Raw data:
Content starts
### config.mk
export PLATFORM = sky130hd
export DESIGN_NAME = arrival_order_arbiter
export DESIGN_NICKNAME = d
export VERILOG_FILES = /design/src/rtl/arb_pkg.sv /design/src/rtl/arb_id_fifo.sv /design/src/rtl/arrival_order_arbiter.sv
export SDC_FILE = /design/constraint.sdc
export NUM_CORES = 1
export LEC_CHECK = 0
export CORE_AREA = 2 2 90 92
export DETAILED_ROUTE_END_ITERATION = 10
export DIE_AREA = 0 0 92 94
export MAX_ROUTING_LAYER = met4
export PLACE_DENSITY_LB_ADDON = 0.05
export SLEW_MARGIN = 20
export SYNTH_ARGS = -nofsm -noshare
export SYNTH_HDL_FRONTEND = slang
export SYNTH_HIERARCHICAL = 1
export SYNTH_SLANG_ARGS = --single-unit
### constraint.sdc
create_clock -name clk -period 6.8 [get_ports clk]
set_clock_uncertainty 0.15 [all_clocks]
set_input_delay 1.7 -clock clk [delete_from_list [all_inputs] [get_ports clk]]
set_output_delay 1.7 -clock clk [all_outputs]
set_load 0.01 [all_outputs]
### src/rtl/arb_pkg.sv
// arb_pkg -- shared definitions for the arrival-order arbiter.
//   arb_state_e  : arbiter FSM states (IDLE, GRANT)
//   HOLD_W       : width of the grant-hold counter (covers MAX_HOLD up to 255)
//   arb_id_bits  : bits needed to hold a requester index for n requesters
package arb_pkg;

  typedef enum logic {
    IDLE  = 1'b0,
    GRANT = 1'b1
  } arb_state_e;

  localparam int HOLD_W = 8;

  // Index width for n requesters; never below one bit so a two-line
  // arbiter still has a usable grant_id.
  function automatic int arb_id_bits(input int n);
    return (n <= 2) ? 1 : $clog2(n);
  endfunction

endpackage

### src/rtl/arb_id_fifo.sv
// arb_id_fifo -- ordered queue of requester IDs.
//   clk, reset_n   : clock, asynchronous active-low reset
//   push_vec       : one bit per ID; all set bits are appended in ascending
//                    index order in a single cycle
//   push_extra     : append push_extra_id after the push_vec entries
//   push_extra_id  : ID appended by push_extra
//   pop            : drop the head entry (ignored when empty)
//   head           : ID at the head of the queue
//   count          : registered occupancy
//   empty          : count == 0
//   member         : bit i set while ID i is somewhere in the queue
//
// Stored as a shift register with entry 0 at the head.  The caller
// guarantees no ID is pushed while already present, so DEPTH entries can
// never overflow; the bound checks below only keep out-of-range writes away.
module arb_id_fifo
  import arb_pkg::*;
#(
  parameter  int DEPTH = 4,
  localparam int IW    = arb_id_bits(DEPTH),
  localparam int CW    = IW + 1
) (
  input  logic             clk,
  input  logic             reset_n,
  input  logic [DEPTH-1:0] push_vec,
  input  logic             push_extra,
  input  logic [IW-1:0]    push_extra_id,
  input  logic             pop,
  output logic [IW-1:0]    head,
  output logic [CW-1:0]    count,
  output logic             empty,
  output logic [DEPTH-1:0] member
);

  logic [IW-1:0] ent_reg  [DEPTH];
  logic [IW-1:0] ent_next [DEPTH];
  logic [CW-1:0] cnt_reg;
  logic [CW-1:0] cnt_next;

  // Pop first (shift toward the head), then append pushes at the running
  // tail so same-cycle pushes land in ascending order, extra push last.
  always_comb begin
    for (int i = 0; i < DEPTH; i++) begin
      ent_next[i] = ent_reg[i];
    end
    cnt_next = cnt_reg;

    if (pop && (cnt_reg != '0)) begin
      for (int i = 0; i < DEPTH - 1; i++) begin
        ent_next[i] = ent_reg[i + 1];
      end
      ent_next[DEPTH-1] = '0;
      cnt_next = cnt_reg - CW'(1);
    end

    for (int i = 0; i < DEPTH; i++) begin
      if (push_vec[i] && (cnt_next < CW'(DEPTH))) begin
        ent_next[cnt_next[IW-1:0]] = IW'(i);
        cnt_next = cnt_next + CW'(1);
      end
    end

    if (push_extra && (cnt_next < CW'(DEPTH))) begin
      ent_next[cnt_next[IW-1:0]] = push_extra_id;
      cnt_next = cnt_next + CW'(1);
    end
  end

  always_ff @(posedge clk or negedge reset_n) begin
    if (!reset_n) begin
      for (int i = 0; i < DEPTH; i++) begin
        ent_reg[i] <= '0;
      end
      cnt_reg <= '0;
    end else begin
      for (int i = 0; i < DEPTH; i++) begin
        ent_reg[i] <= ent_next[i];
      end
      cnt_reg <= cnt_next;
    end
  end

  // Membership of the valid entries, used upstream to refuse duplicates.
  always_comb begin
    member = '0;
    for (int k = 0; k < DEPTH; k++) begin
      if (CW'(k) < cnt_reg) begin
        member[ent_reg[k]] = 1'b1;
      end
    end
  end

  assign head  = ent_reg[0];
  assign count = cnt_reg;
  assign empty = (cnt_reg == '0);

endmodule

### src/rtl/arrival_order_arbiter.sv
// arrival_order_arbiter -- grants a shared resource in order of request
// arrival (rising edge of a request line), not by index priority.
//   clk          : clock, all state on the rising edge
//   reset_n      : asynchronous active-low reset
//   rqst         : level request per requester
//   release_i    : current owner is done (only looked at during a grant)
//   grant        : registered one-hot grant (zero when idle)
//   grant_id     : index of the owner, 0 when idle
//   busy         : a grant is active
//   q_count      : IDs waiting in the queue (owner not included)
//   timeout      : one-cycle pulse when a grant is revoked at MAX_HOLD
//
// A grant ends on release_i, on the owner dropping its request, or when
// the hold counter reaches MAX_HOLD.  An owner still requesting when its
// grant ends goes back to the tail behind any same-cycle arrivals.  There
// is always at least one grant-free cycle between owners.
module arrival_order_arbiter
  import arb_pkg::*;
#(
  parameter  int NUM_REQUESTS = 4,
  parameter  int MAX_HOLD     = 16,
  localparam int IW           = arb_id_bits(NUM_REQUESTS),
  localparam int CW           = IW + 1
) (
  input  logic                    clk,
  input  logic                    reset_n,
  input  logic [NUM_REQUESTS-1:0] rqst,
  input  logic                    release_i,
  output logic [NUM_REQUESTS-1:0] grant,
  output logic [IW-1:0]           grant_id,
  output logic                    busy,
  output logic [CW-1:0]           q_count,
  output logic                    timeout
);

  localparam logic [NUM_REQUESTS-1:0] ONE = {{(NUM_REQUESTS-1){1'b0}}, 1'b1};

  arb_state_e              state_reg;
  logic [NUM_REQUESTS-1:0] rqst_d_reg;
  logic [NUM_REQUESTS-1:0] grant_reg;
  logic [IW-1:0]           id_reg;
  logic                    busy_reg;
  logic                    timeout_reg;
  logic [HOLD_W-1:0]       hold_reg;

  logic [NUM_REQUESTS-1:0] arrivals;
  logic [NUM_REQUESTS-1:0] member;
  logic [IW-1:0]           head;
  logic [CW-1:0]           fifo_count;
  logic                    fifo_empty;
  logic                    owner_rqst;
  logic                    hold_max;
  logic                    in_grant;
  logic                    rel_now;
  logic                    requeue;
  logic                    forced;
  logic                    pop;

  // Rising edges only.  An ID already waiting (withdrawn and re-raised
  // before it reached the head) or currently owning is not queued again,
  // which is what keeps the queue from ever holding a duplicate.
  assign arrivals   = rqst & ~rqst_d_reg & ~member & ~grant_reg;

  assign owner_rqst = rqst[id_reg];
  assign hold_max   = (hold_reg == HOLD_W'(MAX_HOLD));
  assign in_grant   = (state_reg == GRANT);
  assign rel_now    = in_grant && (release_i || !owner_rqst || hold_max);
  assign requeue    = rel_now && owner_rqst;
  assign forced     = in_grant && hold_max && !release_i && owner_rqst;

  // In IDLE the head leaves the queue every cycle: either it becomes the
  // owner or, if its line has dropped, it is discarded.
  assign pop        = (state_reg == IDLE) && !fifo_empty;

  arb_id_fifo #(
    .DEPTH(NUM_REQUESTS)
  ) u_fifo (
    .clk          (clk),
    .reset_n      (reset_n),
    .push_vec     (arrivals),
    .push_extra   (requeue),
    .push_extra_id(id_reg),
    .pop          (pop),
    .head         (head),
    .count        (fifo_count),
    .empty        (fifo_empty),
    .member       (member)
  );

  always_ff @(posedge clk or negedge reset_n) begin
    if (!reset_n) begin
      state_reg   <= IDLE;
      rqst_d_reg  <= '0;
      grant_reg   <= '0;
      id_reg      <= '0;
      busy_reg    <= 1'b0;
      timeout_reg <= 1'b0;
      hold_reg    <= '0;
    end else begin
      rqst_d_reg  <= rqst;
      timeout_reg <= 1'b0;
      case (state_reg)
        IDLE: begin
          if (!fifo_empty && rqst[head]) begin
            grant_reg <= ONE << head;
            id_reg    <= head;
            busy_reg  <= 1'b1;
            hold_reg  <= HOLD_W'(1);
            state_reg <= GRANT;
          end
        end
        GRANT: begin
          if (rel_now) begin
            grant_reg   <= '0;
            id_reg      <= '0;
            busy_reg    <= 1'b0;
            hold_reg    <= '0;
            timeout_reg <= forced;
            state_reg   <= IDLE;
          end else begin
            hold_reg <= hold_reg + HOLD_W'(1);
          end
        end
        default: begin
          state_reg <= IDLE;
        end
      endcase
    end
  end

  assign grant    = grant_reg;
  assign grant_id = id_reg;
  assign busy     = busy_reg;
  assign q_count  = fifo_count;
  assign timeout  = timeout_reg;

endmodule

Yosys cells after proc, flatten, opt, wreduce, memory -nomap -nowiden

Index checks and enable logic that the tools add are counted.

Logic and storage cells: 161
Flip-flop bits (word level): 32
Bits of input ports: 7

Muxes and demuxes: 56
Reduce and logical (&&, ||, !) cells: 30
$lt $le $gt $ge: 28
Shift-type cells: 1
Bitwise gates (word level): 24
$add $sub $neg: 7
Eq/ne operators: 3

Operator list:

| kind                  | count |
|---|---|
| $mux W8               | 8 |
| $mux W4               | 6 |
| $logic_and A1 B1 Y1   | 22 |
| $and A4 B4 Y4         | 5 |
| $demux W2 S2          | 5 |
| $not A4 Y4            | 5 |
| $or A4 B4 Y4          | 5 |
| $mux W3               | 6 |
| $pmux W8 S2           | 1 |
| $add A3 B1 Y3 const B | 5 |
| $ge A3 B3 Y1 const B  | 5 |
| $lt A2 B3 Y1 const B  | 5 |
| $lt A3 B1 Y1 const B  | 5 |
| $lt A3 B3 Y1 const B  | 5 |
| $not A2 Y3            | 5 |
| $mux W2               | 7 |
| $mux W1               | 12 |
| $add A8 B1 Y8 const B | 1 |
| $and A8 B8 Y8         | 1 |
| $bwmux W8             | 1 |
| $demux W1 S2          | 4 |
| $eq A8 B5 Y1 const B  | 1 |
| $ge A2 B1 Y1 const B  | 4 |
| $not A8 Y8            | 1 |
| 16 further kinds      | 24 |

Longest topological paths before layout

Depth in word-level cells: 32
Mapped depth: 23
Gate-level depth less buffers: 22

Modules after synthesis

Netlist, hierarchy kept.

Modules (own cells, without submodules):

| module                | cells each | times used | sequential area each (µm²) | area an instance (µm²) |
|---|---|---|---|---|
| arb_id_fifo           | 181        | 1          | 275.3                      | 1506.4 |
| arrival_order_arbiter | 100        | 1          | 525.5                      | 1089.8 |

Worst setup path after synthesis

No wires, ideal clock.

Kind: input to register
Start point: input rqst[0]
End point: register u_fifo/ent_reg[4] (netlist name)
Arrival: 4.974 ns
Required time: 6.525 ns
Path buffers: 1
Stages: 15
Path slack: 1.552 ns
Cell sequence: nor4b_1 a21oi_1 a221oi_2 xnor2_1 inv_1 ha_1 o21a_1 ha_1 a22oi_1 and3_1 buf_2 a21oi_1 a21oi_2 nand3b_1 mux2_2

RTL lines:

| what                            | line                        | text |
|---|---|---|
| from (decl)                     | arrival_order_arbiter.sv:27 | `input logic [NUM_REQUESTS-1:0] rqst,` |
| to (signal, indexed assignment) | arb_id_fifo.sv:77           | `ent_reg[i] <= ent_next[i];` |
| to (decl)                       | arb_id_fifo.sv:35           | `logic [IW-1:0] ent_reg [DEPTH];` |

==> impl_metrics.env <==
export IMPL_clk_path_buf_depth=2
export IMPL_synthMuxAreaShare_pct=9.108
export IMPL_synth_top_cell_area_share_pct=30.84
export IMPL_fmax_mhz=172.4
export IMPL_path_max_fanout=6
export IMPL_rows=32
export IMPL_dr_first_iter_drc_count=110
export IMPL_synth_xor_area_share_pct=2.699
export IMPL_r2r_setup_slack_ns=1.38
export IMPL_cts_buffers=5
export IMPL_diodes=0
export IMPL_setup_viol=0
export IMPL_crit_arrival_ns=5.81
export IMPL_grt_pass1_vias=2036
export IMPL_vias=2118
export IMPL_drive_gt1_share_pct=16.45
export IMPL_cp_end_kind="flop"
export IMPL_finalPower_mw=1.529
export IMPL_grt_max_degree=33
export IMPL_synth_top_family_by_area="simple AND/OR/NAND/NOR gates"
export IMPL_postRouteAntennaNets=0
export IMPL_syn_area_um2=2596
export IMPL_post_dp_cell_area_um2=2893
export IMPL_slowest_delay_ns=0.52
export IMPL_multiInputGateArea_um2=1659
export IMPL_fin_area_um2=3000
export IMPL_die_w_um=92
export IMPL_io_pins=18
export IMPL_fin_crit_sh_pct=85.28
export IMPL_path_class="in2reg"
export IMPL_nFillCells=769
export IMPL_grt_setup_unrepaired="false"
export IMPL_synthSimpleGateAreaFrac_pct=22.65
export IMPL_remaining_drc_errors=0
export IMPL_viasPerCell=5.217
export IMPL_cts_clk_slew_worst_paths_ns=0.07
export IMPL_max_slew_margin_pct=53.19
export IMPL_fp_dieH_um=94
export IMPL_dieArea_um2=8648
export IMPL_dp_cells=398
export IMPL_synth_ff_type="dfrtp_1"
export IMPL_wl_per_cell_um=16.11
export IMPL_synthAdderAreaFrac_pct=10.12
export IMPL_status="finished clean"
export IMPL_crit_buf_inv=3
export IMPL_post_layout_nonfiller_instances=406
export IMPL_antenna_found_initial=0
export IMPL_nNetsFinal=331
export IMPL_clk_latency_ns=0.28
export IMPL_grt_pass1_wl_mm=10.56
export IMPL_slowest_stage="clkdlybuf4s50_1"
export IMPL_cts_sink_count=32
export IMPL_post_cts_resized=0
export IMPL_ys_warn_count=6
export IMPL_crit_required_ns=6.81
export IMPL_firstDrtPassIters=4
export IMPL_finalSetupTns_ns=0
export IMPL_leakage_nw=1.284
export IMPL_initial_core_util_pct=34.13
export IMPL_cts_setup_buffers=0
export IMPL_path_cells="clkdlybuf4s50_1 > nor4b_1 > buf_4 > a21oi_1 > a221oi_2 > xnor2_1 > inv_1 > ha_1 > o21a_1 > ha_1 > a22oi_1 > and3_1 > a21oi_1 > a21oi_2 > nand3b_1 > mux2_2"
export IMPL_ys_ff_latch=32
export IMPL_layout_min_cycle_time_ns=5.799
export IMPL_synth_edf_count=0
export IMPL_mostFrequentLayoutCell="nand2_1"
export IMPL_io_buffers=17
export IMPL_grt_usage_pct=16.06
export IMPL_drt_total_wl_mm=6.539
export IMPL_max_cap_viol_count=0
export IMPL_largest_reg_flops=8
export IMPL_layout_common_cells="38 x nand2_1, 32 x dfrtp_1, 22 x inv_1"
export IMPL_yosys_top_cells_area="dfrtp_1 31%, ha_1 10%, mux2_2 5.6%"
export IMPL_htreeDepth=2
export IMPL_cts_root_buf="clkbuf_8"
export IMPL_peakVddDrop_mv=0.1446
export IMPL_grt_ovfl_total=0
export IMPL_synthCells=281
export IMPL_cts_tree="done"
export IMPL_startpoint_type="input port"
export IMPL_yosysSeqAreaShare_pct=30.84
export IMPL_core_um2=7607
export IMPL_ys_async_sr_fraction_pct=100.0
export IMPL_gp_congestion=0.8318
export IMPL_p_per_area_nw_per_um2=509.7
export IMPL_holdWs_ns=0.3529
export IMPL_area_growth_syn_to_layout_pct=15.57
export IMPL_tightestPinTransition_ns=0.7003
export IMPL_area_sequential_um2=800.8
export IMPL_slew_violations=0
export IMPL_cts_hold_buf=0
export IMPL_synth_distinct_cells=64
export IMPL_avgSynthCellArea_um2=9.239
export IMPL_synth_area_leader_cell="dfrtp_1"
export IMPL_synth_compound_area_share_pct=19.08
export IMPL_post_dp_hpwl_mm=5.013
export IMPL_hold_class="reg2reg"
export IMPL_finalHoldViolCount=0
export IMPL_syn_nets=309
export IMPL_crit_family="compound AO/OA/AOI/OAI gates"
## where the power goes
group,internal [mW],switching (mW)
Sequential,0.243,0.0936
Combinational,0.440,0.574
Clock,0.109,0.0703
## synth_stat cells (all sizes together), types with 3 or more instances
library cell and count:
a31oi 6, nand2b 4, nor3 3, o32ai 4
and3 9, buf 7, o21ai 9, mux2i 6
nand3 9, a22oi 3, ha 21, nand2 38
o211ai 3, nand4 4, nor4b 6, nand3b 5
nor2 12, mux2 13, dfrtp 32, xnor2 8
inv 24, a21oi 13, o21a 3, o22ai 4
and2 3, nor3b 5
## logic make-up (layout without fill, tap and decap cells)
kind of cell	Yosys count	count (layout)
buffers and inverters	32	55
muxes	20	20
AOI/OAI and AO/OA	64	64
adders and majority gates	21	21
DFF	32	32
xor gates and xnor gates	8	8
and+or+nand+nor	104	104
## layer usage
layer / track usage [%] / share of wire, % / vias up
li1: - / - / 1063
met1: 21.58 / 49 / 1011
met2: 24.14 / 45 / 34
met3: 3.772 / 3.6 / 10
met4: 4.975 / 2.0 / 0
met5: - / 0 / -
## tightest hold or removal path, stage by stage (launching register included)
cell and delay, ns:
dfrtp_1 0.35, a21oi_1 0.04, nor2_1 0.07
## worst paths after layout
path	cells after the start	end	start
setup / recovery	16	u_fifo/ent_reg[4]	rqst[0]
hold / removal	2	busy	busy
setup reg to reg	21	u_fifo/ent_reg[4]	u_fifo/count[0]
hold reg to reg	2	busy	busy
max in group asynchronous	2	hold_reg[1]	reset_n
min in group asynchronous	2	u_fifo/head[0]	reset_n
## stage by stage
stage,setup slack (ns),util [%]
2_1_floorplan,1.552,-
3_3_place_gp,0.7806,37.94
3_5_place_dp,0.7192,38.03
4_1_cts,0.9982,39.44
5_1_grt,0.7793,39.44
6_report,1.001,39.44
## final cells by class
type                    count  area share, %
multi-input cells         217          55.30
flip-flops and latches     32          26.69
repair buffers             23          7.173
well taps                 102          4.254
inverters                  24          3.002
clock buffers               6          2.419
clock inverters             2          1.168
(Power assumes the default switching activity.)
Content ends
Transcribe each line of the data above, unaltered, from the one where "export IMPL_ys_ff_latch=32" appears to the one where "and3 9, buf 7, o21ai 9, mux2i 6" appears, inclusive of both.

export IMPL_ys_ff_latch=32
export IMPL_layout_min_cycle_time_ns=5.799
export IMPL_synth_edf_count=0
export IMPL_mostFrequentLayoutCell="nand2_1"
export IMPL_io_buffers=17
export IMPL_grt_usage_pct=16.06
export IMPL_drt_total_wl_mm=6.539
export IMPL_max_cap_viol_count=0
export IMPL_largest_reg_flops=8
export IMPL_layout_common_cells="38 x nand2_1, 32 x dfrtp_1, 22 x inv_1"
export IMPL_yosys_top_cells_area="dfrtp_1 31%, ha_1 10%, mux2_2 5.6%"
export IMPL_htreeDepth=2
export IMPL_cts_root_buf="clkbuf_8"
export IMPL_peakVddDrop_mv=0.1446
export IMPL_grt_ovfl_total=0
export IMPL_synthCells=281
export IMPL_cts_tree="done"
export IMPL_startpoint_type="input port"
export IMPL_yosysSeqAreaShare_pct=30.84
export IMPL_core_um2=7607
export IMPL_ys_async_sr_fraction_pct=100.0
export IMPL_gp_congestion=0.8318
export IMPL_p_per_area_nw_per_um2=509.7
export IMPL_holdWs_ns=0.3529
export IMPL_area_growth_syn_to_layout_pct=15.57
export IMPL_tightestPinTransition_ns=0.7003
export IMPL_area_sequential_um2=800.8
export IMPL_slew_violations=0
export IMPL_cts_hold_buf=0
export IMPL_synth_distinct_cells=64
export IMPL_avgSynthCellArea_um2=9.239
export IMPL_synth_area_leader_cell="dfrtp_1"
export IMPL_synth_compound_area_share_pct=19.08
export IMPL_post_dp_hpwl_mm=5.013
export IMPL_hold_class="reg2reg"
export IMPL_finalHoldViolCount=0
export IMPL_syn_nets=309
export IMPL_crit_family="compound AO/OA/AOI/OAI gates"
## where the power goes
group,internal [mW],switching (mW)
Sequential,0.243,0.0936
Combinational,0.440,0.574
Clock,0.109,0.0703
## synth_stat cells (all sizes together), types with 3 or more instances
library cell and count:
a31oi 6, nand2b 4, nor3 3, o32ai 4
and3 9, buf 7, o21ai 9, mux2i 6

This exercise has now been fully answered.